[Dataset entries]

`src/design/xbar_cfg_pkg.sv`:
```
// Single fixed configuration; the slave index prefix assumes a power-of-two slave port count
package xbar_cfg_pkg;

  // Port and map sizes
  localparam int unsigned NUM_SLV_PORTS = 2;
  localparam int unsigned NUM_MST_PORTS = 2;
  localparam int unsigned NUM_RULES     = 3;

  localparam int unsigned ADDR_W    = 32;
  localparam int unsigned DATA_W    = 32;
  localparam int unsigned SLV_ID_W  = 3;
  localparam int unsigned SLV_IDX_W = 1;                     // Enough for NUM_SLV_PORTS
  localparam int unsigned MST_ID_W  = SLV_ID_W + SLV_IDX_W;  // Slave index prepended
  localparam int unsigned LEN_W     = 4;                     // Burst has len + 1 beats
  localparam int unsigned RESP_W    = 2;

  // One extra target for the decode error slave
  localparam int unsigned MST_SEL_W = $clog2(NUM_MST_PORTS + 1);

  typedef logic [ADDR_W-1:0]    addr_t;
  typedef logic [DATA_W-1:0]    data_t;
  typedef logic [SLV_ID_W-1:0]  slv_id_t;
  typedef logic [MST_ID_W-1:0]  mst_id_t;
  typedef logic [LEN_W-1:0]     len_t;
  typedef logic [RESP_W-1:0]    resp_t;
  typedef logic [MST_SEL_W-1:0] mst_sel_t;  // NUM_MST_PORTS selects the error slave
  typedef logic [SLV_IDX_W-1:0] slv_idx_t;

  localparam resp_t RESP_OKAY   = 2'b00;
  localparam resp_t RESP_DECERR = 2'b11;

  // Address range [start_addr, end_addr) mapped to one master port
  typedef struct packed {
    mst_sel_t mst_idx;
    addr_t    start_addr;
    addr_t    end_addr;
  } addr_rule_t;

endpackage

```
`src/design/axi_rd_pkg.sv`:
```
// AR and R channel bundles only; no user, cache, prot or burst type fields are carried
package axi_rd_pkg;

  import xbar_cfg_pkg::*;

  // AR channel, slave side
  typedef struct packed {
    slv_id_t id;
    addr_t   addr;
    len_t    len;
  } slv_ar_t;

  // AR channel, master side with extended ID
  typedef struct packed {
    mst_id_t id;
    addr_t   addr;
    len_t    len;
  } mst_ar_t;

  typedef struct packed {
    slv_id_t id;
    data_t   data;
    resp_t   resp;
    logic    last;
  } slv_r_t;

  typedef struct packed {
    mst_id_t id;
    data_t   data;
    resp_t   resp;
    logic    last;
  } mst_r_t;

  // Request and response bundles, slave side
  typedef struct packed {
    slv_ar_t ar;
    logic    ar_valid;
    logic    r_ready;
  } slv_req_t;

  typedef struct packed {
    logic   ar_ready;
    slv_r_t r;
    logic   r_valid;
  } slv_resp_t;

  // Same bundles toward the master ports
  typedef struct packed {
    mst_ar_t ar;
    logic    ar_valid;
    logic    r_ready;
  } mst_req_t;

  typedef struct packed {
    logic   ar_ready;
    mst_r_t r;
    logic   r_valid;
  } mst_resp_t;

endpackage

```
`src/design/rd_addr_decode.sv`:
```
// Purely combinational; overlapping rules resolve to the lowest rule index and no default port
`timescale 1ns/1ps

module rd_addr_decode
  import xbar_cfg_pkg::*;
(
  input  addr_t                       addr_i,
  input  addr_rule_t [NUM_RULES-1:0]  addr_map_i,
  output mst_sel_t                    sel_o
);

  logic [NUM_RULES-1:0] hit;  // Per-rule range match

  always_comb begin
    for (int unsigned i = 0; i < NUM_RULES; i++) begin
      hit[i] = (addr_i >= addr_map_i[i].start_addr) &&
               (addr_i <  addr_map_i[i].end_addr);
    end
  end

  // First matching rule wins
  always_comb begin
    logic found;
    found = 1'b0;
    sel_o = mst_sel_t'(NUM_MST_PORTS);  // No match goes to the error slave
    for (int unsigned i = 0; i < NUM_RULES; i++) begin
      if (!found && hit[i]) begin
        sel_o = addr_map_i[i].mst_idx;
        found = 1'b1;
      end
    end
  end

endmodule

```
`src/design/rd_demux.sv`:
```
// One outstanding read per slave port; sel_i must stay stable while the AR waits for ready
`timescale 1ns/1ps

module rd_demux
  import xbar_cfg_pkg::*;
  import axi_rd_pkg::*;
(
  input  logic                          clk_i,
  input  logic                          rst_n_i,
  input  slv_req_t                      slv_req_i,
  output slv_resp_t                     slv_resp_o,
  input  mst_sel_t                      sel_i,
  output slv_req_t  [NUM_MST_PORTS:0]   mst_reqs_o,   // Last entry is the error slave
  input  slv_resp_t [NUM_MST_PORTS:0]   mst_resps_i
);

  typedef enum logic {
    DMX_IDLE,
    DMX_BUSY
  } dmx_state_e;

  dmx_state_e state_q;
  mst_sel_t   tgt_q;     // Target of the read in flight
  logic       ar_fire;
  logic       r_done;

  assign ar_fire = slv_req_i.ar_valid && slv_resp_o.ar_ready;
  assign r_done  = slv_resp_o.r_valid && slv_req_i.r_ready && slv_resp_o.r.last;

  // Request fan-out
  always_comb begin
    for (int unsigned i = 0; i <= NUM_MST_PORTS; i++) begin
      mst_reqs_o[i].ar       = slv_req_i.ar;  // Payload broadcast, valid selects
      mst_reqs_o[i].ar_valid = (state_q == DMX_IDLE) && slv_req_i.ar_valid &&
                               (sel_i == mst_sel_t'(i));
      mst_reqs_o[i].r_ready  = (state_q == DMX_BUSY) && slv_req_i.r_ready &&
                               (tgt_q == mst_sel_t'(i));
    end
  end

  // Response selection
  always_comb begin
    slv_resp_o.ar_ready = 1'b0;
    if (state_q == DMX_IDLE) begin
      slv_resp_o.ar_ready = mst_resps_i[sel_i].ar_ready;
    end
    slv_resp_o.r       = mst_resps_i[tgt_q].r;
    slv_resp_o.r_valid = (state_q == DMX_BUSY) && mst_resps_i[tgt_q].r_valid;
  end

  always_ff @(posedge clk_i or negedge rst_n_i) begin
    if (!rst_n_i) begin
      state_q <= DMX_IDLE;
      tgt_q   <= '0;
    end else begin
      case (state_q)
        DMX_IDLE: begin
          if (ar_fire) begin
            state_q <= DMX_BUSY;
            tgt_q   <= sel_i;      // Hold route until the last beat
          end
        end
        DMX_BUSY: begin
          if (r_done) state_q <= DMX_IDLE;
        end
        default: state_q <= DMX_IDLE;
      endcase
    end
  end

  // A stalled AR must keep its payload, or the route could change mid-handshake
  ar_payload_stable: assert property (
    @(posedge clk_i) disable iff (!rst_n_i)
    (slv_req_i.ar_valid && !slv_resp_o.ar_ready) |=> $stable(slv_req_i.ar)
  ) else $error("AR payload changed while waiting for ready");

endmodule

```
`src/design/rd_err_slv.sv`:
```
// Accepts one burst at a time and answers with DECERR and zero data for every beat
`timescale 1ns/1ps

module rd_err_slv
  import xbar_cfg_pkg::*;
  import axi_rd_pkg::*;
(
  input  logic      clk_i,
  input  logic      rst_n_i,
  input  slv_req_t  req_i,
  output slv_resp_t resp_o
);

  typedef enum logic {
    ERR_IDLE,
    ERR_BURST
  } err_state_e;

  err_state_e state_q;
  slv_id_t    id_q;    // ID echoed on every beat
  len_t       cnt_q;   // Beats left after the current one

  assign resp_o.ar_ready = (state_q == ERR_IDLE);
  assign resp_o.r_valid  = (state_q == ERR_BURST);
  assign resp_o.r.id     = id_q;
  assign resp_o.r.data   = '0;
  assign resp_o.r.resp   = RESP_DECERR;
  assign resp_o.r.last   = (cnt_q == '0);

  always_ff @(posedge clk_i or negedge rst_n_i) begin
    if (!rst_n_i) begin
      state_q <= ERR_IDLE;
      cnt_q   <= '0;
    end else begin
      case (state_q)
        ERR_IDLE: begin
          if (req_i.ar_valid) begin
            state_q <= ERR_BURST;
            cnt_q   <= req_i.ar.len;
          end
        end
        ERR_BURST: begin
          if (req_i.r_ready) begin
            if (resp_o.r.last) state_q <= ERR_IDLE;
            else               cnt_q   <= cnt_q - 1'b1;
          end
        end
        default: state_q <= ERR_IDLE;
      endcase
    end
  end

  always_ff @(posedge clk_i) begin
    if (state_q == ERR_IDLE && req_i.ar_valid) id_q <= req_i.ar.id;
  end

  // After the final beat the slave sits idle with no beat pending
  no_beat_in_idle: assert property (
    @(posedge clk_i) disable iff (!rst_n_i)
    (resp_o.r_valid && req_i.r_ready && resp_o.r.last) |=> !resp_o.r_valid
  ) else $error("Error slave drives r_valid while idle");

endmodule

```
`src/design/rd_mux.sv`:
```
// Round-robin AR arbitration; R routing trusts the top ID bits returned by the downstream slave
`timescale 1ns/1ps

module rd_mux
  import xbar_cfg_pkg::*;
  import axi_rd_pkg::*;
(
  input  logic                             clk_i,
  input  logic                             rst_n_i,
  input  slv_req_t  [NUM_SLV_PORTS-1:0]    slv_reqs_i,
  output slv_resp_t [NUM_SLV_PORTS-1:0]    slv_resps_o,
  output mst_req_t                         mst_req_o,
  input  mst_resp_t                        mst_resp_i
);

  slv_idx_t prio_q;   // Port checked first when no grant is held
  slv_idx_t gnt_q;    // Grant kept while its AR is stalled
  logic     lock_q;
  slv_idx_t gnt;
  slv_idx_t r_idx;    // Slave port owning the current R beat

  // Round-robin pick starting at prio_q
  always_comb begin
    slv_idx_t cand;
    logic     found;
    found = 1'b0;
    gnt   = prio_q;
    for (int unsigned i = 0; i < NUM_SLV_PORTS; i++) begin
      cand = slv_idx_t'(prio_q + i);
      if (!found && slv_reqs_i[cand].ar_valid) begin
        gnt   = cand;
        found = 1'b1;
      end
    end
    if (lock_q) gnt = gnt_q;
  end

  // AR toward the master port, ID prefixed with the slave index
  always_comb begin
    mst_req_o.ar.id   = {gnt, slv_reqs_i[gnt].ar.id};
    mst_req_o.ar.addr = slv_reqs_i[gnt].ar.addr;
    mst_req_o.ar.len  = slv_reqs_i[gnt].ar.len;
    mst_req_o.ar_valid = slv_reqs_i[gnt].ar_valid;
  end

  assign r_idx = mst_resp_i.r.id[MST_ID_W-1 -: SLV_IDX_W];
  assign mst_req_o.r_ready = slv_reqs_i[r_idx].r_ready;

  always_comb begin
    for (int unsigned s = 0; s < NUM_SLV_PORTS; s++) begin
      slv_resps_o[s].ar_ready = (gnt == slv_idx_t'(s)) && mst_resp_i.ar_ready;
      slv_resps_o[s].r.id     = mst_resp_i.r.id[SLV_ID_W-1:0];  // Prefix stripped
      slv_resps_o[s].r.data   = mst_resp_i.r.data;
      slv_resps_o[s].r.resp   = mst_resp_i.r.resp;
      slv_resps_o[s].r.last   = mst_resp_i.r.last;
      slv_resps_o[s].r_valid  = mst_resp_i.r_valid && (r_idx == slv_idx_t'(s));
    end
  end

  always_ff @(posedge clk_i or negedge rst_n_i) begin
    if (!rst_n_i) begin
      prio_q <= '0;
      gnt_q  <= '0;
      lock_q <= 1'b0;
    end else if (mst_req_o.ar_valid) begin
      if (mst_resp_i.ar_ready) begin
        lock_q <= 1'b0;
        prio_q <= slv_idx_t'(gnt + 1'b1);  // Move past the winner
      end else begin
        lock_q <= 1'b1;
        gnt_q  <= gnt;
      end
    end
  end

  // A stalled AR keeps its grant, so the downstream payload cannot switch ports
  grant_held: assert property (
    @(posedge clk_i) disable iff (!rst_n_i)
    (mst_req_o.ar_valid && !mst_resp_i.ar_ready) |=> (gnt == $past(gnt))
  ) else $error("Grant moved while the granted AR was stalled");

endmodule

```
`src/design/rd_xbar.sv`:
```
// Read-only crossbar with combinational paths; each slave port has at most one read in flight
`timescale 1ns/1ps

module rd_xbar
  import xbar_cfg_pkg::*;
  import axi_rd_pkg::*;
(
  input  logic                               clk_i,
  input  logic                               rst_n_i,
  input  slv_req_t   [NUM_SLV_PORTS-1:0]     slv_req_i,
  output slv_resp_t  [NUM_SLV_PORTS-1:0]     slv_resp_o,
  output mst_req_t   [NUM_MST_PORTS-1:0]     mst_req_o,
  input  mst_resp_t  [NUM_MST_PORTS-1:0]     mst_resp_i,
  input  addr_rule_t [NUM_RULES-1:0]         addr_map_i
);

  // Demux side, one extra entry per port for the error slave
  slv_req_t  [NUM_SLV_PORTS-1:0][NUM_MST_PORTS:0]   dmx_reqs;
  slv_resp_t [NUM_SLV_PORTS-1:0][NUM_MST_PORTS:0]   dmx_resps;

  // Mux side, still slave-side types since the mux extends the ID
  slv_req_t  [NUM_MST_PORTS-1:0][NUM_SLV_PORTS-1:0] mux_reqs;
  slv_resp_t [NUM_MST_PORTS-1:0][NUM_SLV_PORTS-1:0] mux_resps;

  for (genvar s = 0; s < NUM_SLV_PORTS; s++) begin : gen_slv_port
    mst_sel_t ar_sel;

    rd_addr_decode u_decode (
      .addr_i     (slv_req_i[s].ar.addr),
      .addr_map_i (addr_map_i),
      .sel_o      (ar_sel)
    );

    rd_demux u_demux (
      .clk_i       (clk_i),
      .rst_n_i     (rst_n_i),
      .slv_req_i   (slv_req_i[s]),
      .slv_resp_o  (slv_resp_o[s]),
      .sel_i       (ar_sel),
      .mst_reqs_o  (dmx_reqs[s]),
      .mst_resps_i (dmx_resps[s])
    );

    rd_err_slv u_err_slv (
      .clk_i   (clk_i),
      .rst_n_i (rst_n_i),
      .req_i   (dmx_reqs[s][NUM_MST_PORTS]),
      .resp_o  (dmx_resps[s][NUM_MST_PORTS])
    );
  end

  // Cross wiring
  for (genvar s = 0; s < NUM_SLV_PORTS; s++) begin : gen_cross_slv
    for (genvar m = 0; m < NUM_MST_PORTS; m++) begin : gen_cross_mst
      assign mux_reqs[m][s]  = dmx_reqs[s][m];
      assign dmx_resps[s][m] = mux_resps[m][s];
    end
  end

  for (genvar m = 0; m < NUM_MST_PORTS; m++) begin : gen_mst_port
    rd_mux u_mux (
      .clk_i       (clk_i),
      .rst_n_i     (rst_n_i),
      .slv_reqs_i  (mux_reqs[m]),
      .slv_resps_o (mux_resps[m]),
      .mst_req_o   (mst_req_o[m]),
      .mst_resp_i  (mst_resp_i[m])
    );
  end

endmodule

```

--

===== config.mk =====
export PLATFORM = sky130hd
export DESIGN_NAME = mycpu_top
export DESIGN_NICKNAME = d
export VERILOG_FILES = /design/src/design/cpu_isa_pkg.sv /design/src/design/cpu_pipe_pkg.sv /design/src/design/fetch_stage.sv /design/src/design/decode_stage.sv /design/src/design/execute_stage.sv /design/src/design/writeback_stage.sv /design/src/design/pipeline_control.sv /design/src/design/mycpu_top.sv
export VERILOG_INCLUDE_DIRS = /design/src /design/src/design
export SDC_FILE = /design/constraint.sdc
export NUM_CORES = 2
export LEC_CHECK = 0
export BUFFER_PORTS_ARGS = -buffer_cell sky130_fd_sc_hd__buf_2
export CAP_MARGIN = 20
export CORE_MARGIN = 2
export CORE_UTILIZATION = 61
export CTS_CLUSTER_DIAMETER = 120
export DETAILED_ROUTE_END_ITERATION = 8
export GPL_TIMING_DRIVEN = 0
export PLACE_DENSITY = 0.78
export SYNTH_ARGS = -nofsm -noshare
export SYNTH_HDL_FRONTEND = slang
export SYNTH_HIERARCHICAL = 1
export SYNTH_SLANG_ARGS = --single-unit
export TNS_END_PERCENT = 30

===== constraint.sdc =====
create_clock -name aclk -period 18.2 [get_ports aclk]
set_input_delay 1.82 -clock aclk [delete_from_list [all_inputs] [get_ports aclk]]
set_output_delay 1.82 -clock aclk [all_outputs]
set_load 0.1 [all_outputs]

• Problem to solve
Lines containing the word "range": copy every one of them from the records above.

• Reply
  // Address range [start_addr, end_addr) mapped to one master port
  logic [NUM_RULES-1:0] hit;  // Per-rule range match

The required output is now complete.